Berkeley pioneered curbside recycling but is now buried in plastic after failing to convince residents to stop buying it. Do its neighbors have a solution?

Nate Seltenrich
East Bay Express
11/09/2011

The Berkeley Recycling Center, where city trucks unload curbside recycling, residents discard used batteries and fluorescent bulbs, and freelance recyclers redeem cans for cash, seems a microcosm of utopian Berkeley society. Seven days a week visitors come and go as they please, granted relative autonomy in doing the earth a good turn, never chaperoned or micromanaged by the powers that be, who are housed in a two-room portable office only a hundred feet away.

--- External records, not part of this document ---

**src/rtl/cat_pkg.sv**
```systemverilog
// Shared types, codes and helpers of the counter / alarm tick unit.
// No dependencies; imported by every module of the block.
package cat_pkg;

    // Input commands
    localparam logic [1:0] CMD_TICK   = 2'd0;
    localparam logic [1:0] CMD_ARM    = 2'd1;
    localparam logic [1:0] CMD_CANCEL = 2'd2;

    // Result kinds (0..3 are alarm actions)
    localparam logic [2:0] KIND_ACK = 3'd4;

    // Alarm action code that ticks another counter
    localparam logic [1:0] ACT_INCR = 2'd3;

    // Configuration register indexes
    localparam logic [2:0] CFG_LIMIT0  = 3'd0;
    localparam logic [2:0] CFG_LIMIT1  = 3'd1;
    localparam logic [2:0] CFG_LIMIT2  = 3'd2;
    localparam logic [2:0] CFG_LIMIT3  = 3'd3;
    localparam logic [2:0] CFG_CNT_MAP = 3'd4;
    localparam logic [2:0] CFG_ACT_MAP = 3'd5;
    localparam logic [2:0] CFG_CAS_MAP = 3'd6;

    localparam int CFG_IDX_W = 3;
    localparam int CFG_W     = 16;
    localparam int MAP_IDX_W = 4;   // alarm index width seen by the 2-bit-per-alarm maps
    localparam int MAP_SLOTS = 8;   // alarms that the 16-bit maps cover

    // Cascade work list
    localparam int WORK_DEPTH = 8;
    localparam int WL_IW      = 3;
    localparam int WL_CW      = 4;

    // Controller -> datapath
    typedef struct packed {
        logic accept;   // input item taken this cycle
        logic tick;     // advance the current counter
        logic scan;     // process the current alarm
        logic pop;      // take next counter from the work list
        logic flush;    // hand out the held result as last
    } t_dp_cmd;

    // Datapath -> controller
    typedef struct packed {
        logic ctr_ok;     // current counter exists
        logic scan_stall; // result ready but no room downstream
        logic scan_last;  // current alarm is the highest one
        logic wl_empty;
        logic pend_v;     // a result is held back
        logic out_free;   // output register can load
    } t_dp_stat;

    // Two-bit field of a map for alarm a; alarms past the map read as zero.
    function automatic logic [1:0] map_pair(input logic [CFG_W-1:0] map,
                                            input logic [MAP_IDX_W-1:0] a);
        logic [1:0] r;
        r = 2'd0;
        if (a < MAP_IDX_W'(MAP_SLOTS)) begin
            r = map[2*a +: 2];
        end
        return r;
    endfunction

endpackage

```
**src/rtl/cat_ctrl.sv**
```systemverilog
// Controller of the counter / alarm tick unit: sequences tick, alarm scan,
// cascade pops and the final result. Depends on cat_pkg.
module cat_ctrl (
    input  logic              i_clk,
    input  logic              i_rst_n,
    input  logic              i_in_valid,
    input  logic [1:0]        i_cmd,
    output logic              o_in_ready,
    output cat_pkg::t_dp_cmd  o_dp_cmd,
    input  cat_pkg::t_dp_stat i_dp_stat
);
    import cat_pkg::*;

    localparam logic [2:0] S_IDLE  = 3'd0;
    localparam logic [2:0] S_TICK  = 3'd1;
    localparam logic [2:0] S_SCAN  = 3'd2;
    localparam logic [2:0] S_POP   = 3'd3;
    localparam logic [2:0] S_FLUSH = 3'd4;

    logic [2:0] r_state;
    logic [2:0] n_state;
    logic       accept;

    assign o_in_ready = (r_state == S_IDLE);
    assign accept     = i_in_valid && o_in_ready;

    always_comb begin
        n_state  = r_state;
        o_dp_cmd = '0;
        unique case (r_state)
            S_IDLE: begin
                if (accept) begin
                    o_dp_cmd.accept = 1'b1;
                    unique case (i_cmd) inside
                        CMD_TICK:           n_state = S_TICK;
                        CMD_ARM, CMD_CANCEL: n_state = S_FLUSH;
                        default:            n_state = S_IDLE;
                    endcase
                end
            end
            S_TICK: begin
                o_dp_cmd.tick = 1'b1;
                n_state = i_dp_stat.ctr_ok ? S_SCAN : S_POP;
            end
            S_SCAN: begin
                o_dp_cmd.scan = 1'b1;
                if (!i_dp_stat.scan_stall && i_dp_stat.scan_last) begin
                    n_state = S_POP;
                end
            end
            S_POP: begin
                o_dp_cmd.pop = 1'b1;
                n_state = i_dp_stat.wl_empty ? S_FLUSH : S_TICK;
            end
            S_FLUSH: begin
                o_dp_cmd.flush = 1'b1;
                if (!i_dp_stat.pend_v || i_dp_stat.out_free) begin
                    n_state = S_IDLE;
                end
            end
            default: n_state = S_IDLE;
        endcase
    end

    always_ff @(posedge i_clk) begin
        if (!i_rst_n) begin
            r_state <= S_IDLE;
        end else begin
            r_state <= n_state;
        end
    end

endmodule

```
**src/rtl/cat_datapath.sv**
```systemverilog
// Datapath of the counter / alarm tick unit: config registers, counters,
// alarm table, cascade work list, held result and output register. Uses cat_pkg.
module cat_datapath #(
    parameter int ALARMS       = 8,
    parameter int COUNTERS     = 4,
    parameter int TIME_WIDTH   = 16,
    parameter int RESULT_LIMIT = 64
) (
    input  logic                       i_clk,
    input  logic                       i_rst_n,
    input  logic                       i_cfg_we,
    input  logic [cat_pkg::CFG_IDX_W-1:0] i_cfg_idx,
    input  logic [cat_pkg::CFG_W-1:0]  i_cfg_data,
    input  logic [1:0]                 i_cmd,
    input  logic [1:0]                 i_counter_sel,
    input  logic [2:0]                 i_alarm_sel,
    input  logic [15:0]                i_first_delay,
    input  logic [15:0]                i_repeat_period,
    input  cat_pkg::t_dp_cmd           i_dp_cmd,
    output cat_pkg::t_dp_stat          o_dp_stat,
    output logic                       o_out_valid,
    input  logic                       i_out_ready,
    output logic [2:0]                 o_kind,
    output logic [2:0]                 o_alarm_num,
    output logic [15:0]                o_counter_value,
    output logic                       o_dropped,
    output logic                       o_last
);
    import cat_pkg::*;

    localparam int AIW = (ALARMS > 1) ? $clog2(ALARMS) : 1;
    localparam int CIW = (COUNTERS > 1) ? $clog2(COUNTERS) : 1;
    localparam int NW  = $clog2(RESULT_LIMIT + 1);
    localparam int TW  = TIME_WIDTH;

    // configuration
    logic [CFG_W-1:0] r_limit [4];
    logic [CFG_W-1:0] r_cnt_map;
    logic [CFG_W-1:0] r_act_map;
    logic [CFG_W-1:0] r_cas_map;

    // state
    logic [TW-1:0]     r_time [COUNTERS];
    logic [TW-1:0]     r_rem  [ALARMS];
    logic [TW-1:0]     r_per  [ALARMS];
    logic [ALARMS-1:0] r_en;
    logic [1:0]        r_wl [WORK_DEPTH];
    logic [WL_IW-1:0]  r_wl_head;
    logic [WL_IW-1:0]  r_wl_tail;
    logic [WL_CW-1:0]  r_wl_cnt;

    // per-item work registers
    logic [1:0]    r_ctr;
    logic [TW-1:0] r_tval;
    logic [AIW-1:0] r_aidx;
    logic [NW-1:0] r_nres;
    logic          r_drop;

    // held result (last flag known only once the next one shows up)
    logic          r_pend_v;
    logic [2:0]    r_pend_kind;
    logic [2:0]    r_pend_alarm;
    logic [15:0]   r_pend_cval;

    // output register
    logic          r_out_v;
    logic [2:0]    r_out_kind;
    logic [2:0]    r_out_alarm;
    logic [15:0]   r_out_cval;
    logic          r_out_drop;
    logic          r_out_last;

    logic [CIW-1:0]       cidx;
    logic                 ctr_ok;
    logic [TW-1:0]        t_inc;
    logic [TW-1:0]        t_next;
    logic [MAP_IDX_W-1:0] a4;
    logic [1:0]           a_ctr;
    logic [1:0]           a_act;
    logic [1:0]           a_tgt;
    logic                 match;
    logic [TW-1:0]        rem_dec;
    logic                 expire;
    logic                 room;
    logic                 emit;
    logic                 out_free;
    logic                 stall;
    logic                 scan_go;
    logic                 push;
    logic                 wl_full;
    logic                 load_out;
    logic                 flush_go;
    logic [AIW-1:0]       asel;
    logic                 asel_ok;

    assign cidx    = CIW'(r_ctr);
    assign ctr_ok  = (r_ctr < COUNTERS);
    assign t_inc   = r_time[cidx] + 1'b1;
    assign t_next  = (32'(t_inc) >= 32'(r_limit[r_ctr])) ? '0 : t_inc;

    assign a4      = MAP_IDX_W'(r_aidx);
    assign a_ctr   = map_pair(r_cnt_map, a4);
    assign a_act   = map_pair(r_act_map, a4);
    assign a_tgt   = map_pair(r_cas_map, a4);
    assign match   = r_en[r_aidx] && (a_ctr == r_ctr);
    assign rem_dec = r_rem[r_aidx] - 1'b1;
    assign expire  = match && (rem_dec == '0);
    assign room    = (r_nres < RESULT_LIMIT);
    assign emit    = expire && room;
    assign out_free = !r_out_v || i_out_ready;
    assign stall   = emit && r_pend_v && !out_free;
    assign scan_go = i_dp_cmd.scan && !stall;
    assign wl_full = (r_wl_cnt == WL_CW'(WORK_DEPTH));
    assign push    = emit && (a_act == ACT_INCR) && (a_tgt < COUNTERS);
    assign flush_go = i_dp_cmd.flush && r_pend_v && out_free;
    assign load_out = (scan_go && emit && r_pend_v) || flush_go;

    assign asel    = AIW'(i_alarm_sel);
    assign asel_ok = (i_alarm_sel < ALARMS);

    always_comb begin
        o_dp_stat.ctr_ok     = ctr_ok;
        o_dp_stat.scan_stall = stall;
        o_dp_stat.scan_last  = (r_aidx == AIW'(ALARMS - 1));
        o_dp_stat.wl_empty   = (r_wl_cnt == '0);
        o_dp_stat.pend_v     = r_pend_v;
        o_dp_stat.out_free   = out_free;
    end

    // configuration registers
    always_ff @(posedge i_clk) begin
        if (!i_rst_n) begin
            for (int i = 0; i < 4; i++) begin
                r_limit[i] <= '1;
            end
            r_cnt_map <= '0;
            r_act_map <= '0;
            r_cas_map <= '0;
        end else if (i_cfg_we) begin
            unique case (i_cfg_idx) inside
                CFG_LIMIT0, CFG_LIMIT1, CFG_LIMIT2, CFG_LIMIT3:
                    r_limit[i_cfg_idx[1:0]] <= i_cfg_data;
                CFG_CNT_MAP: r_cnt_map <= i_cfg_data;
                CFG_ACT_MAP: r_act_map <= i_cfg_data;
                CFG_CAS_MAP: r_cas_map <= i_cfg_data;
                default: ;
            endcase
        end
    end

    // counters, alarms, work list, held result
    always_ff @(posedge i_clk) begin
        if (!i_rst_n) begin
            for (int i = 0; i < COUNTERS; i++) begin
                r_time[i] <= '0;
            end
            for (int i = 0; i < ALARMS; i++) begin
                r_rem[i] <= '0;
                r_per[i] <= '0;
            end
            r_en      <= '0;
            r_wl_head <= '0;
            r_wl_tail <= '0;
            r_wl_cnt  <= '0;
            r_nres    <= '0;
            r_drop    <= 1'b0;
            r_pend_v  <= 1'b0;
            r_aidx    <= '0;
            r_ctr     <= '0;
        end else begin
            if (i_dp_cmd.accept) begin
                case (i_cmd) inside
                    CMD_TICK: begin
                        r_ctr     <= i_counter_sel;
                        r_nres    <= '0;
                        r_drop    <= 1'b0;
                        r_wl_head <= '0;
                        r_wl_tail <= '0;
                        r_wl_cnt  <= '0;
                    end
                    CMD_ARM, CMD_CANCEL: begin
                        if (asel_ok) begin
                            if (i_cmd == CMD_ARM) begin
                                r_rem[asel] <= TW'(i_first_delay);
                                r_per[asel] <= TW'(i_repeat_period);
                                r_en[asel]  <= 1'b1;
                            end else begin
                                r_en[asel]  <= 1'b0;
                            end
                        end
                        r_pend_v     <= 1'b1;
                        r_pend_kind  <= KIND_ACK;
                        r_pend_alarm <= i_alarm_sel;
                        r_pend_cval  <= '0;
                        r_drop       <= 1'b0;
                    end
                    default: ;
                endcase
            end

            if (i_dp_cmd.tick && ctr_ok) begin
                r_time[cidx] <= t_next;
                r_tval       <= t_next;
                r_aidx       <= '0;
            end

            if (scan_go) begin
                if (match) begin
                    if (expire) begin
                        if (r_per[r_aidx] == '0) begin
                            r_en[r_aidx]  <= 1'b0;
                            r_rem[r_aidx] <= '0;
                        end else begin
                            r_rem[r_aidx] <= r_per[r_aidx];
                        end
                    end else begin
                        r_rem[r_aidx] <= rem_dec;
                    end
                end
                if (expire && !room) begin
                    r_drop <= 1'b1;
                end
                if (emit) begin
                    r_pend_v     <= 1'b1;
                    r_pend_kind  <= {1'b0, a_act};
                    r_pend_alarm <= 3'(r_aidx);
                    r_pend_cval  <= 16'(r_tval);
                    r_nres       <= r_nres + 1'b1;
                end
                if (push) begin
                    if (wl_full) begin
                        r_drop <= 1'b1;
                    end else begin
                        r_wl[r_wl_tail] <= a_tgt;
                        r_wl_tail       <= r_wl_tail + 1'b1;
                    end
                end
                r_aidx <= (r_aidx == AIW'(ALARMS - 1)) ? '0 : r_aidx + 1'b1;
            end

            if (i_dp_cmd.pop && (r_wl_cnt != '0)) begin
                r_ctr     <= r_wl[r_wl_head];
                r_wl_head <= r_wl_head + 1'b1;
            end

            // count update: a push and a pop never share a cycle
            if (scan_go && push && !wl_full) begin
                r_wl_cnt <= r_wl_cnt + 1'b1;
            end else if (i_dp_cmd.pop && (r_wl_cnt != '0)) begin
                r_wl_cnt <= r_wl_cnt - 1'b1;
            end

            if (flush_go) begin
                r_pend_v <= 1'b0;
            end
        end
    end

    // output register
    always_ff @(posedge i_clk) begin
        if (!i_rst_n) begin
            r_out_v <= 1'b0;
        end else if (load_out) begin
            r_out_v     <= 1'b1;
            r_out_kind  <= r_pend_kind;
            r_out_alarm <= r_pend_alarm;
            r_out_cval  <= r_pend_cval;
            r_out_drop  <= flush_go && r_drop;
            r_out_last  <= flush_go;
        end else if (i_out_ready) begin
            r_out_v <= 1'b0;
        end
    end

    assign o_out_valid     = r_out_v;
    assign o_kind          = r_out_kind;
    assign o_alarm_num     = r_out_alarm;
    assign o_counter_value = r_out_cval;
    assign o_dropped       = r_out_drop;
    assign o_last          = r_out_last;

endmodule

```
**src/rtl/counter_alarm_tick_unit_top.sv**
```systemverilog
// Top level of the counter / alarm tick unit.
// Instantiates cat_ctrl and cat_datapath; uses cat_pkg.
//
// Keeps COUNTERS tick counters and ALARMS countdown alarms. A tick item (cmd 0)
// advances one counter (wrapping to zero at its limit register) and then walks
// all alarms, one alarm per cycle, counting down every enabled alarm mapped to
// that counter. An expiring alarm reloads from its period (or disables itself
// when the period is zero) and reports its action code as a result item; an
// increment action queues a tick of another counter on an 8-entry work list,
// which is drained within the same tick item. Results carry the counter value
// after the tick; the final result of an item has last set, plus dropped when
// results beyond RESULT_LIMIT or work list entries were lost. A tick that
// expires nothing gives no result. Arm (cmd 1) and cancel (cmd 2) items update
// one alarm and give one acknowledge result; cmd 3 is ignored.
// Timing: one item at a time. An arm or cancel item updates one alarm, then
// hands out its acknowledge. A tick item runs a counter tick and an alarm scan
// for the first counter and for each cascade tick; the single shared alarm
// scan walks one alarm per cycle. A result that cannot leave because the
// output is stalled holds the scan.
// Configuration: write index 0..3 counter limits, 4 alarm-to-counter map,
// 5 alarm action map, 6 cascade target map (2 bits per alarm).
module counter_alarm_tick_unit_top #(
    parameter int ALARMS       = 8,
    parameter int COUNTERS     = 4,
    parameter int TIME_WIDTH   = 16,
    parameter int RESULT_LIMIT = 64
) (
    input  logic                          i_clk,
    input  logic                          i_rst_n,
    // configuration
    input  logic                          i_cfg_we,
    input  logic [cat_pkg::CFG_IDX_W-1:0] i_cfg_idx,
    input  logic [cat_pkg::CFG_W-1:0]     i_cfg_data,
    // input items
    input  logic                          i_in_valid,
    output logic                          o_in_ready,
    input  logic [1:0]                    i_cmd,
    input  logic [1:0]                    i_counter_sel,
    input  logic [2:0]                    i_alarm_sel,
    input  logic [15:0]                   i_first_delay,
    input  logic [15:0]                   i_repeat_period,
    // result items
    output logic                          o_out_valid,
    input  logic                          i_out_ready,
    output logic [2:0]                    o_kind,
    output logic [2:0]                    o_alarm_num,
    output logic [15:0]                   o_counter_value,
    output logic                          o_dropped,
    output logic                          o_last
);
    import cat_pkg::*;

    t_dp_cmd  dp_cmd;
    t_dp_stat dp_stat;

    cat_ctrl u_ctrl (
        .i_clk      (i_clk),
        .i_rst_n    (i_rst_n),
        .i_in_valid (i_in_valid),
        .i_cmd      (i_cmd),
        .o_in_ready (o_in_ready),
        .o_dp_cmd   (dp_cmd),
        .i_dp_stat  (dp_stat)
    );

    cat_datapath #(
        .ALARMS       (ALARMS),
        .COUNTERS     (COUNTERS),
        .TIME_WIDTH   (TIME_WIDTH),
        .RESULT_LIMIT (RESULT_LIMIT)
    ) u_dp (
        .i_clk           (i_clk),
        .i_rst_n         (i_rst_n),
        .i_cfg_we        (i_cfg_we),
        .i_cfg_idx       (i_cfg_idx),
        .i_cfg_data      (i_cfg_data),
        .i_cmd           (i_cmd),
        .i_counter_sel   (i_counter_sel),
        .i_alarm_sel     (i_alarm_sel),
        .i_first_delay   (i_first_delay),
        .i_repeat_period (i_repeat_period),
        .i_dp_cmd        (dp_cmd),
        .o_dp_stat       (dp_stat),
        .o_out_valid     (o_out_valid),
        .i_out_ready     (i_out_ready),
        .o_kind          (o_kind),
        .o_alarm_num     (o_alarm_num),
        .o_counter_value (o_counter_value),
        .o_dropped       (o_dropped),
        .o_last          (o_last)
    );

endmodule

```
**config.mk**
```make
export PLATFORM = sky130hd
export DESIGN_NAME = counter_alarm_tick_unit_top
export DESIGN_NICKNAME = d
export VERILOG_FILES = /design/src/rtl/cat_pkg.sv /design/src/rtl/cat_ctrl.sv /design/src/rtl/cat_datapath.sv /design/src/rtl/counter_alarm_tick_unit_top.sv
export SDC_FILE = /design/constraint.sdc
export NUM_CORES = 1
export LEC_CHECK = 0
export BUFFER_PORTS_ARGS = -buffer_cell sky130_fd_sc_hd__buf_2
export CORE_MARGIN = 1
export CORE_UTILIZATION = 56
export DETAILED_ROUTE_END_ITERATION = 10
export PLACE_DENSITY = 0.83
export SLEW_MARGIN = 25
export SYNTH_ARGS = -nofsm -noshare
export SYNTH_HDL_FRONTEND = slang
export SYNTH_SLANG_ARGS = --single-unit
export TNS_END_PERCENT = 5
```
**constraint.sdc**
```tcl
create_clock -name i_clk -period 5.6 [get_ports i_clk]
set_clock_uncertainty 0.2 [all_clocks]
set_input_delay 0.56 -clock i_clk [delete_from_list [all_inputs] [get_ports i_clk]]
set_output_delay 0.56 -clock i_clk [all_outputs]
set_load 0.005 [all_outputs]
```
### config.mk
export PLATFORM = sky130hd
export DESIGN_NAME = round_robin_thread_scheduler
export DESIGN_NICKNAME = d
export VERILOG_FILES = /design/src/design/rrts_pkg.sv /design/src/design/rrts_ram.sv /design/src/design/rrts_ctrl.sv /design/src/design/round_robin_thread_scheduler.sv
export SDC_FILE = /design/constraint.sdc
export NUM_CORES = 1
export LEC_CHECK = 0
export ABC_AREA = 1
export BUFFER_PORTS_ARGS = -buffer_cell sky130_fd_sc_hd__buf_4
export CORE_MARGIN = 4
export CORE_UTILIZATION = 35
export DETAILED_ROUTE_END_ITERATION = 8
export SETUP_SLACK_MARGIN = 0.4
export SYNTH_ARGS = -nofsm -noshare
export SYNTH_HDL_FRONTEND = slang
export SYNTH_SLANG_ARGS = --single-unit
### constraint.sdc
create_clock -name clk -period 9.1 [get_ports clk]
set_input_delay 0.91 -clock clk [delete_from_list [all_inputs] [get_ports clk]]
set_output_delay 0.91 -clock clk [all_outputs]
set_load 0.005 [all_outputs]
### src/qsi_pkg.sv
// Shared types, widths and constants of the quintic segment interpolator.
package qsi_pkg;

    localparam int POS_W         = 24;
    localparam int ANG_W         = 16;
    localparam int SPD_W         = 24;
    localparam int STEP_W        = 6;
    localparam int MAX_STEPS_DEF = 63;
    localparam int STEPS_RESET   = 10;
    localparam int TRIG_W        = 18;
    localparam int CXY_W         = 20;
    localparam int CZ_W          = 18;
    localparam int CORDIC_ROUNDS = 16;
    localparam int CORDIC_GAIN   = 39797;
    localparam int TRIG_ONE      = 65536;
    localparam int QUARTER_TURN  = 16384;
    localparam int HALF_TURN     = 32768;
    localparam int TRIG_FRAC     = 16;
    localparam int VEL_W         = 26;
    localparam int COEF_W        = 40;
    localparam int MUL_W         = 33;
    localparam int PROD_W        = 2 * MUL_W;
    localparam int WGT_W         = 30;
    localparam int QUO_W         = 36;
    localparam int SUM_W         = QUO_W + 2;
    localparam int STORE_DEPTH   = 10;
    localparam int AXIS_TERMS    = 5;

    typedef logic [STEP_W-1:0] steps_t;

    typedef struct packed {
        logic signed [POS_W-1:0] start_x;
        logic signed [POS_W-1:0] start_y;
        logic signed [POS_W-1:0] end_x;
        logic signed [POS_W-1:0] end_y;
        logic signed [ANG_W-1:0] start_heading;
        logic signed [ANG_W-1:0] end_heading;
        logic [SPD_W-1:0]        start_speed;
        logic [SPD_W-1:0]        end_speed;
        logic                    include_end;
    } seg_t;

    typedef struct packed {
        logic signed [POS_W-1:0] point_x;
        logic signed [POS_W-1:0] point_y;
        logic                    last_point;
    } point_t;

    function automatic logic [13:0] atan_units(input logic [3:0] k);
        logic [13:0] r;
        begin
            case (k)
                4'd0:    r = 14'd8192;
                4'd1:    r = 14'd4836;
                4'd2:    r = 14'd2555;
                4'd3:    r = 14'd1297;
                4'd4:    r = 14'd651;
                4'd5:    r = 14'd326;
                4'd6:    r = 14'd163;
                4'd7:    r = 14'd81;
                4'd8:    r = 14'd41;
                4'd9:    r = 14'd20;
                4'd10:   r = 14'd10;
                4'd11:   r = 14'd5;
                4'd12:   r = 14'd3;
                4'd13:   r = 14'd1;
                4'd14:   r = 14'd1;
                default: r = 14'd0;
            endcase
            return r;
        end
    endfunction

endpackage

Collection trucks owned by the nonprofit Ecology Center rumble through the small lot, emptying their loads onto what's known as the tipping floor. Others move recyclables in and out of the adjacent materials recovery facility, an open-face structure operated by fellow nonprofit Community Conservation Centers. Here, in a transparent and low-tech process, the contents of the city's recycling bins travel along conveyor belts where they're picked off the line, largely by hand, and bundled for sale to commodities buyers.

But there's a sour note playing amidst this roaring ode to recycling: plastic. It's everywhere. A slumping pile ten feet tall of materials that came from Berkeley's curbside recycling bins is comprised primarily of plastic. Within the materials recovery facility, known in industry parlance as a MRF (pronounced "merf"), plastic crowds the conveyors: water bottles, milk jugs, yogurt cartons, packaging of myriad shapes, sizes, and colors.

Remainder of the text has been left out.